Ma il compito principale di Matteo Messina Denaro, in quel contesto così problematico, fu quello di gestire, a braccetto con i fratelli Graviano, la “seconda stagione” della campagna stragista di Cosa Nostra. Quella che, nel 1993, vide una catena di attentati nelle città di Roma, Milano e Firenze, in cui morirono dieci persone e ne restarono ferite a centinaia. Il fine ultimo era quello di veicolare il “grande ricatto” contro lo Stato italiano, che era apparso disponibile a lavorare a un accordo quando il Ros dei Carabinieri, tra la morte di Falcone e quella di Borsellino, partorì un invito al dialogo che passerà alla storia come  “Trattativa Stato-mafia”. E che, come hanno stabilito diverse sentenze, ebbe l’effetto di convincere i vertici di Cosa Nostra che la strategia del terrore fosse funzionale a portare vantaggi all’associazione. I magistrati stanno tuttora indagando sulle entità che, dall’esterno, avrebbero coadiuvato Cosa Nostra nel compimento di quei delitti. Nel novembre dello stesso anno, “U Siccu” autorizzò il sequestro e l’omicidio del piccolo Giuseppe Di Matteo, figlio tredicenne del pentito Santino Di Matteo. Il piccolo sarebbe stato strangolato e sciolto nell’acido dai mafiosi l’11 gennaio 1996.

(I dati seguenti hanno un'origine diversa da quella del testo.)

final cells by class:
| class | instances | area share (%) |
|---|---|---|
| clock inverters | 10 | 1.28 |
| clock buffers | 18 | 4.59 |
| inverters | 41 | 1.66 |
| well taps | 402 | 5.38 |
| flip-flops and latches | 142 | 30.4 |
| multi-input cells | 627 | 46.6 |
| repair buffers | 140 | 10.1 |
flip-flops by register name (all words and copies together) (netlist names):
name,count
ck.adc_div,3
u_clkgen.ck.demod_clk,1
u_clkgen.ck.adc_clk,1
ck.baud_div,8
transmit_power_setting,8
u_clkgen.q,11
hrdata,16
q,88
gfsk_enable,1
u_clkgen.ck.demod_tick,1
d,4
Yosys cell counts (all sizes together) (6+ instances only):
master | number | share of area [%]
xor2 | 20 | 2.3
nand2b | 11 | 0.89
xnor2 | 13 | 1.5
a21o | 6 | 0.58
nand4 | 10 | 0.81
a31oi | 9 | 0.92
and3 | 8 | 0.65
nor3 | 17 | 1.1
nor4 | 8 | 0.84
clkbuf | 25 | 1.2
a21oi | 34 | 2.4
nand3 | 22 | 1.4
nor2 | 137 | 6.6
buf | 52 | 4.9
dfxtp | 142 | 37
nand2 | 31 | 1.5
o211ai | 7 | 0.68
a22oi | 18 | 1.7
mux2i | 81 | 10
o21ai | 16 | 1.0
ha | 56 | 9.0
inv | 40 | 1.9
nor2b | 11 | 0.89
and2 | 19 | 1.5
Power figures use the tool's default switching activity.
<file path="config.mk">
export PLATFORM = sky130hd
export DESIGN_NAME = clmu_top
export DESIGN_NICKNAME = d
export VERILOG_FILES = /design/src/verilog/clmu_pkg.sv /design/src/verilog/clmu_top.sv
export VERILOG_INCLUDE_DIRS = /design/src /design/src/verilog
export SDC_FILE = /design/constraint.sdc
export NUM_CORES = 1
export LEC_CHECK = 0
export BUFFER_PORTS_ARGS = -buffer_cell sky130_fd_sc_hd__buf_2
export CELL_PAD_IN_SITES_DETAIL_PLACEMENT = 0
export CELL_PAD_IN_SITES_GLOBAL_PLACEMENT = 1
export CORE_MARGIN = 1
export CORE_UTILIZATION = 44
export CTS_CLUSTER_DIAMETER = 40
export DETAILED_ROUTE_END_ITERATION = 7
export PLACE_DENSITY_LB_ADDON = 0.1
export SLEW_MARGIN = 20
export SYNTH_ARGS = -nofsm -noshare
export SYNTH_HDL_FRONTEND = slang
export SYNTH_SLANG_ARGS = --single-unit
</file>
<file path="constraint.sdc">
create_clock -name clk_sys -period 2.2 [get_ports clk_sys]
set_clock_uncertainty 0.05 [all_clocks]
set_input_delay 0.44 -clock clk_sys [delete_from_list [all_inputs] [get_ports clk_sys]]
set_output_delay 0.44 -clock clk_sys [all_outputs]
set_load 0.03 [all_outputs]
</file>
[src/hdl/lpm_release_ctrl.sv]
// Low-power mode controller: deep-sleep entry, release and warm-up, CPU-halt entry and release.
// What this block does
// Sleep bit write stops both oscillators.
// Key-wakeup at selected level releases deep sleep.
// Key level reversal after warm-up start ignored.
// Supply drop with detector reset releases, asserts reset.
// Supply recovery releases reset, warm-up, single-clock run.
// Supply recovery within one machine cycle ignored.
// Release restarts oscillation, then counted halted warm-up.
// Warm-up end resumes, clears prescaler and divider.
// From single-clock run restart fast oscillator only.
// From dual-clock run restart both oscillators.
// From low-frequency run restart slow oscillator only.
// Dual-clock return feeds fast clock to warm-up divider.
// Halt stops CPU and watchdog, peripherals run.
// Halt retains memory, registers, status, port latches.
// Halted program counter points two instructions ahead.
// Software clears master enable, sets wake enables first.
// Halt bit write enters CPU-halt mode.
// Pending release at entry keeps halt bit clear.
// Watchdog interrupt just before entry blocks halt.
// Halt release clears halt bit, restores mode.
// Any reset releases halt, warms up, single-clock.
// Master off: enabled latch wakes without service.
// Master on: enabled latch wakes and is serviced.
//
// The address map and strobed register access were chosen for this implementation.
`timescale 1ns/1ps
module lpm_release_ctrl
    import lpm_pkg::*;
#(
    parameter int NUM_IRQ = 8,
    parameter int WU_DIV = 64
) (
    // Clock and reset.
    input wire logic CORE_CLK,
    input wire logic RST,
    // Register port.
    input wire logic [1:0] ADDR,
    input wire logic [7:0] WDATA,
    input wire logic WR,
    input wire logic RD,
    output logic [7:0] RDATA,
    // Pins from outside the clock domain.
    input wire logic KEY_WAKE,
    input wire logic VDET_LOW,
    input wire logic EXT_RESET,
    // Interrupt state from the CPU core.
    input wire logic MASTER_IRQ_ENABLE,
    input wire logic [NUM_IRQ-1:0] IRQ_PENDING_LATCH,
    input wire logic [NUM_IRQ-1:0] PER_SOURCE_IRQ_ENABLE,
    input wire logic WDT_IRQ,
    // Clock and core control.
    output logic FAST_OSC_EN,
    output logic SLOW_OSC_EN,
    output logic WARMUP_SRC_FAST,
    output logic CPU_HALT,
    output logic WDT_HALT,
    output logic PERIPH_HALT,
    output logic SYS_RESET,
    output logic PRESCALER_CLEAR,
    output logic RESUME,
    output logic SERVICE_IRQ
);
    import lpm_pkg::*;

    localparam int DIVW = $clog2(WU_DIV + 1);
    localparam logic [DIVW-1:0] DIV_LAST = DIVW'(WU_DIV - 1);
    localparam logic [DIVW-1:0] DIV_ZERO = '0;

    ////////////////////////////////////////////////////////////////////////////////
    // Pin synchronisers.

    logic key_meta_r, key_r, vdet_meta_r, vdet_r, xrst_meta_r, xrst_r;

    // Two stages per pin; only the second stage feeds any logic.
    always_ff @(posedge CORE_CLK) begin
        key_meta_r <= KEY_WAKE;
        key_r <= key_meta_r;
        vdet_meta_r <= VDET_LOW;
        vdet_r <= vdet_meta_r;
        xrst_meta_r <= EXT_RESET;
        xrst_r <= xrst_meta_r;
    end

    ////////////////////////////////////////////////////////////////////////////////
    // Registers and state.

    logic [7:0] sc1_r, sc2_r, warmup_r;
    lpm_state_e state_r;
    run_mode_e prior_mode_r;
    logic [7:0] wu_cnt_r;
    logic [DIVW-1:0] div_r;
    logic [7:0] guard_r;
    logic wu_src_fast_r;

    logic wr_sc1, wr_sc2, sleep_req, halt_req, wake_latch, halt_refused;
    logic key_release, vdet_rst_req, reset_req, wu_tick, wu_done;
    run_mode_e cur_mode;

    assign wr_sc1 = WR && (ADDR == ADDR_SYSCTL_ONE);
    assign wr_sc2 = WR && (ADDR == ADDR_SYSCTL_TWO);
    assign sleep_req = wr_sc1 && WDATA[SC1_SLEEP_BIT] && (state_r == ST_RUN);
    assign halt_req = wr_sc2 && WDATA[SC2_HALT_BIT] && (state_r == ST_RUN);
    // A wake source already pending, or a watchdog interrupt, keeps the core running.
    assign wake_latch = |(IRQ_PENDING_LATCH & PER_SOURCE_IRQ_ENABLE);
    assign halt_refused = wake_latch || WDT_IRQ;
    // Key-wakeup matches the configured release level, high or low.
    assign key_release = (key_r == sc1_r[SC1_KEY_LEVEL_BIT]);
    assign vdet_rst_req = sc1_r[SC1_VDET_RST_BIT] && vdet_r;
    assign reset_req = xrst_r || vdet_rst_req;
    assign wu_tick = (div_r == DIV_LAST);
    assign wu_done = wu_tick && (wu_cnt_r == ZERO8);

    // Current run mode derived from the clock settings of the second control register.
    always_comb begin
        if (sc2_r[SC2_SYSCK_BIT]) begin
            cur_mode = MODE_LOW_FREQ;
        end else if (sc2_r[SC2_XTEN_BIT]) begin
            cur_mode = MODE_DUAL_FAST;
        end else begin
            cur_mode = MODE_SINGLE_FAST;
        end
    end

    ////////////////////////////////////////////////////////////////////////////////
    // Mode sequencer.

    // Resets win over every other event, except in sleep inside the guard window, so a halted or sleeping core always comes back.
    always_ff @(posedge CORE_CLK) begin
        if (RST) begin
            state_r <= ST_RESET_HOLD;
        end else if (reset_req && (state_r != ST_SLEEP || guard_r == ZERO8)) begin
            state_r <= ST_RESET_HOLD;
        end else begin
            case (state_r)
                ST_RUN: begin
                    if (sleep_req) begin
                        state_r <= ST_SLEEP;
                    end else if (halt_req && !halt_refused) begin
                        state_r <= ST_HALT;
                    end
                end
                ST_HALT: begin
                    if (wake_latch) begin
                        state_r <= ST_RUN;
                    end
                end
                ST_SLEEP: begin
                    if (key_release) begin
                        state_r <= ST_WARMUP;
                    end
                end
                ST_RESET_HOLD: begin
                    state_r <= ST_WARMUP;
                end
                ST_WARMUP: begin
                    // Key level is no longer looked at here, so sleep is never re-entered.
                    if (wu_done) begin
                        state_r <= ST_RUN;
                    end
                end
                default: begin
                    state_r <= ST_RESET_HOLD;
                end
            endcase
        end
    end

    // Guard window of one machine cycle after sleep entry: the sequencer ignores supply events inside it, though SYS_RESET still follows them.
    always_ff @(posedge CORE_CLK) begin
        if (RST) begin
            guard_r <= ZERO8;
        end else if (sleep_req) begin
            guard_r <= MC_CYCLES;
        end else if (guard_r != ZERO8) begin
            guard_r <= guard_r - ONE8;
        end
    end

    // Remember the run mode in effect when deep sleep began; a reset forces single-clock run.
    always_ff @(posedge CORE_CLK) begin
        if (RST) begin
            prior_mode_r <= MODE_SINGLE_FAST;
        end else if (state_r == ST_RESET_HOLD) begin
            prior_mode_r <= MODE_SINGLE_FAST;
        end else if (sleep_req) begin
            prior_mode_r <= cur_mode;
        end
    end

    ////////////////////////////////////////////////////////////////////////////////
    // Warm-up divider and counter.

    // The divider stands for the oscillator-fed prescaler; it is held clear outside warm-up.
    always_ff @(posedge CORE_CLK) begin
        if (RST || state_r != ST_WARMUP) begin
            div_r <= DIV_ZERO;
        end else if (wu_tick) begin
            div_r <= DIV_ZERO;
        end else begin
            div_r <= div_r + DIVW'(1);
        end
    end

    // Count loads on entry to warm-up and runs down on each divided tick.
    always_ff @(posedge CORE_CLK) begin
        if (RST) begin
            wu_cnt_r <= WARMUP_RESET;
        end else if (state_r != ST_WARMUP) begin
            wu_cnt_r <= warmup_r;
        end else if (wu_tick && wu_cnt_r != ZERO8) begin
            wu_cnt_r <= wu_cnt_r - ONE8;
        end
    end

    // Divider source: the fast clock unless the prior mode ran on the slow clock alone.
    always_ff @(posedge CORE_CLK) begin
        if (RST) begin
            wu_src_fast_r <= 1'b1;
        end else if (state_r != ST_WARMUP) begin
            wu_src_fast_r <= (prior_mode_r != MODE_LOW_FREQ);
        end
    end

    ////////////////////////////////////////////////////////////////////////////////
    // Software registers.

    // First control register: the sleep bit self-clears when the core resumes.
    always_ff @(posedge CORE_CLK) begin
        if (RST) begin
            sc1_r <= SC1_RESET;
        end else if (state_r == ST_WARMUP && wu_done) begin
            sc1_r[SC1_SLEEP_BIT] <= 1'b0;
        end else if (wr_sc1 && state_r == ST_RUN) begin
            sc1_r <= WDATA;
        end
    end

    // Second control register: the halt bit is set only on a taken entry and clears on release.
    always_ff @(posedge CORE_CLK) begin
        if (RST || state_r == ST_RESET_HOLD) begin
            sc2_r <= SC2_RESET;
        end else if (state_r == ST_HALT && wake_latch) begin
            sc2_r[SC2_HALT_BIT] <= 1'b0;
        end else if (wr_sc2 && state_r == ST_RUN) begin
            sc2_r <= WDATA;
            sc2_r[SC2_HALT_BIT] <= WDATA[SC2_HALT_BIT] && !halt_refused && !sleep_req;
        end
    end

    // Warm-up length, in divided ticks.
    always_ff @(posedge CORE_CLK) begin
        if (RST) begin
            warmup_r <= WARMUP_RESET;
        end else if (WR && ADDR == ADDR_WARMUP) begin
            warmup_r <= WDATA;
        end
    end

    // Read data appear in the cycle after the strobe and only there.
    always_ff @(posedge CORE_CLK) begin
        if (RST || !RD) begin
            RDATA <= ZERO8;
        end else if (ADDR == ADDR_SYSCTL_ONE) begin
            RDATA <= sc1_r;
        end else if (ADDR == ADDR_SYSCTL_TWO) begin
            RDATA <= sc2_r;
        end else if (ADDR == ADDR_WARMUP) begin
            RDATA <= warmup_r;
        end else begin
            RDATA <= {FAST_OSC_EN, SLOW_OSC_EN, WARMUP_SRC_FAST, 2'(prior_mode_r), 3'(state_r)};
        end
    end

    ////////////////////////////////////////////////////////////////////////////////
    // Oscillator enables.

    // Sleep and reset hold stop both; warm-up restarts what the prior mode used; run follows the register.
    always_ff @(posedge CORE_CLK) begin
        if (RST) begin
            FAST_OSC_EN <= 1'b0;
            SLOW_OSC_EN <= 1'b0;
        end else if (state_r == ST_SLEEP || state_r == ST_RESET_HOLD || sleep_req) begin
            FAST_OSC_EN <= 1'b0;
            SLOW_OSC_EN <= 1'b0;
        end else if (state_r == ST_WARMUP) begin
            FAST_OSC_EN <= (prior_mode_r != MODE_LOW_FREQ);
            SLOW_OSC_EN <= (prior_mode_r != MODE_SINGLE_FAST);
        end else begin
            FAST_OSC_EN <= sc2_r[SC2_XEN_BIT];
            SLOW_OSC_EN <= sc2_r[SC2_XTEN_BIT] || sc2_r[SC2_SYSCK_BIT];
        end
    end

    ////////////////////////////////////////////////////////////////////////////////
    // Core control outputs.

    // CPU and watchdog stop in halt and in every sleep phase; peripherals stop in every state but run and halt.
    always_ff @(posedge CORE_CLK) begin
        if (RST) begin
            CPU_HALT <= 1'b1;
            WDT_HALT <= 1'b1;
            PERIPH_HALT <= 1'b1;
            SYS_RESET <= 1'b1;
            WARMUP_SRC_FAST <= 1'b1;
        end else begin
            // The core freezes its pc two ahead and keeps its state while this is high.
            CPU_HALT <= (state_r != ST_RUN);
            WDT_HALT <= (state_r != ST_RUN);
            PERIPH_HALT <= (state_r != ST_RUN) && (state_r != ST_HALT);
            SYS_RESET <= (state_r == ST_RESET_HOLD) || reset_req;
            WARMUP_SRC_FAST <= wu_src_fast_r;
        end
    end

    // One-cycle pulses marking a resume, and whether the waking interrupt is to be serviced.
    always_ff @(posedge CORE_CLK) begin
        if (RST) begin
            PRESCALER_CLEAR <= 1'b0;
            RESUME <= 1'b0;
            SERVICE_IRQ <= 1'b0;
        end else begin
            PRESCALER_CLEAR <= (state_r == ST_WARMUP) && wu_done;
            RESUME <= ((state_r == ST_WARMUP) && wu_done) || ((state_r == ST_HALT) && wake_latch && !reset_req);
            SERVICE_IRQ <= (state_r == ST_HALT) && wake_latch && !reset_req && MASTER_IRQ_ENABLE;
        end
    end
endmodule : lpm_release_ctrl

Matteo Messina Denaro è stato catturato dal Ros dei Carabinieri lo scorso 16 gennaio all’interno della clinica privata La Maddalena, in cui era in cura da un anno per un tumore sotto il falso nome di “Andrea Bonafede”. Due mesi prima dell’arresto, nella trasmissione Non è l’Arena su La7, era andata in onda un’intervista resa da Salvatore Baiardo – considerato il prestanome dei fratelli Graviano, di cui curò la latitanza negli anni Novanta – al giornalista Massimo Giletti, in cui il discusso personaggio aveva previsto l’arresto del boss: «Che arrivi un regalino? Che magari presumiamo che un Matteo Messina Denaro sia molto malato e faccia una trattativa lui stesso per consegnarsi e fare un arresto clamoroso? E così arrestando lui esce qualcuno che ha l’ergastolo ostativo senza che ci sia clamore?», ha detto Baiardo a Giletti, aggiungendo che «ci sono delle date che parlano». Matteo Messina Denaro è stato preso esattamente trent’anni e un giorno dopo l’arresto dell’ex capo di Cosa Nostra Totò Riina, che porta la data del 15 gennaio 1993.

Sin dal primo interrogatorio dopo la cattura, in cui non ha nemmeno ammesso di far parte di Cosa Nostra, il boss ha precisato che non avrebbe mai collaborato con la giustizia. E infatti, fino alla fine dei suoi giorni, ha tenuto la bocca chiusa.